I'm new with Matlab and Machine Learning and I tried to make a gradient descent function without using matrix.
The function gradientDescentMulti takes 5 arguments:
I already have a solution using matrix multiplication
function theta = gradientDescentMulti(X, y, theta, alpha, num_iters)
for iter = 1:num_iters
gradJ = 1/m * (X'*X*theta - X'*y);
theta = theta - alpha * gradJ;
end
end
The result after iterations:
theta =
1.0e+05 *
3.3430
1.0009
0.0367
But now, I tried to do the same without matrix multiplication, this is the function:
function theta = gradientDescentMulti(X, y, theta, alpha, num_iters)
m = length(y); % number of training examples
n = size(X, 2); % number of features
for iter = 1:num_iters
new_theta = zeros(1, n);
%// for each feature, found the new theta
for t = 1:n
S = 0;
for example = 1:m
h = 0;
for example_feature = 1:n
h = h + (theta(example_feature) * X(example, example_feature));
end
S = S + ((h - y(example)) * X(example, n)); %// Sum each feature for this example
end
new_theta(t) = theta(t) - alpha * (1/m) * S; %// Calculate new theta for this example
end
%// only at the end of the function, update all theta simultaneously
theta = new_theta'; %// Transpose new_theta (horizontal vector) to theta (vertical vector)
end
end
The result, all the theta are the same :/
theta =
1.0e+04 *
3.5374
3.5374
3.5374
If you look at the gradient update rule, it may be more efficient to actually compute the hypothesis of all of your training examples first, then subtract this with the ground truth value of each training example and store these into an array or vector. Once you do this, you can then compute the update rule very easily. To me, it doesn't appear that you're doing this in your code.

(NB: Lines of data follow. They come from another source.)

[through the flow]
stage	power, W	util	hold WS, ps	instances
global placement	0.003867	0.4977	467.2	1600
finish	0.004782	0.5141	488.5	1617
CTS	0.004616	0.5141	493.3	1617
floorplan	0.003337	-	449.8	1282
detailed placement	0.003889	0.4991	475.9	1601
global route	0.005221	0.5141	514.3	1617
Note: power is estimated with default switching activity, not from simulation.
`config.mk`:
```
export PLATFORM = sky130hd
export DESIGN_NAME = door_request_sequencer_flat
export DESIGN_NICKNAME = d
export VERILOG_FILES = /design/src/rtl/door_request_sequencer_if.sv /design/src/rtl/door_request_sequencer.sv /design/src/flat_wrapper.sv
export SDC_FILE = /design/constraint.sdc
export NUM_CORES = 1
export LEC_CHECK = 0
export ABC_AREA = 1
export ABC_CLOCK_PERIOD_IN_PS = 2620
export CORE_MARGIN = 1.5
export CORE_UTILIZATION = 45
export DETAILED_ROUTE_END_ITERATION = 8
export HOLD_SLACK_MARGIN = 0.03
export SYNTH_ARGS = -nofsm -noshare
export SYNTH_HDL_FRONTEND = slang
export SYNTH_SLANG_ARGS = --single-unit
```
`constraint.sdc`:
```
create_clock -name CLK -period 2.62 [get_ports CLK]
set_clock_uncertainty 0.15 [all_clocks]
set_input_delay 0.393 -clock CLK [delete_from_list [all_inputs] [get_ports CLK]]
set_output_delay 0.393 -clock CLK [all_outputs]
set_load 0.02 [all_outputs]
```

As such, I rewrote the code, but I have a separate array that stores the difference in the hypothesis of each training example and ground truth value. Once I do this, I compute the update rule for each feature separately:
for iter = 1 : num_iters
%// Compute hypothesis differences with ground truth first
h = zeros(1, m);
for t = 1 : m
%// Compute hypothesis
for tt = 1 : n
h(t) = h(t) + theta(tt)*X(t,tt);
end
%// Compute difference between hypothesis and ground truth
h(t) = h(t) - y(t);
end
%// Now update parameters
new_theta = zeros(1, n);
%// for each feature, find the new theta
for tt = 1 : n
S = 0;
%// For each sample, compute products of hypothesis difference
%// and the right feature of the sample and accumulate
for t = 1 : m
S = S + h(t)*X(t,tt);
end
%// Compute gradient descent step
new_theta(tt) = theta(tt) - (alpha/m)*S;
end
theta = new_theta'; %// Transpose new_theta (horizontal vector) to theta (vertical vector)
end
When I do this, I get the same answers as using the matrix formulation.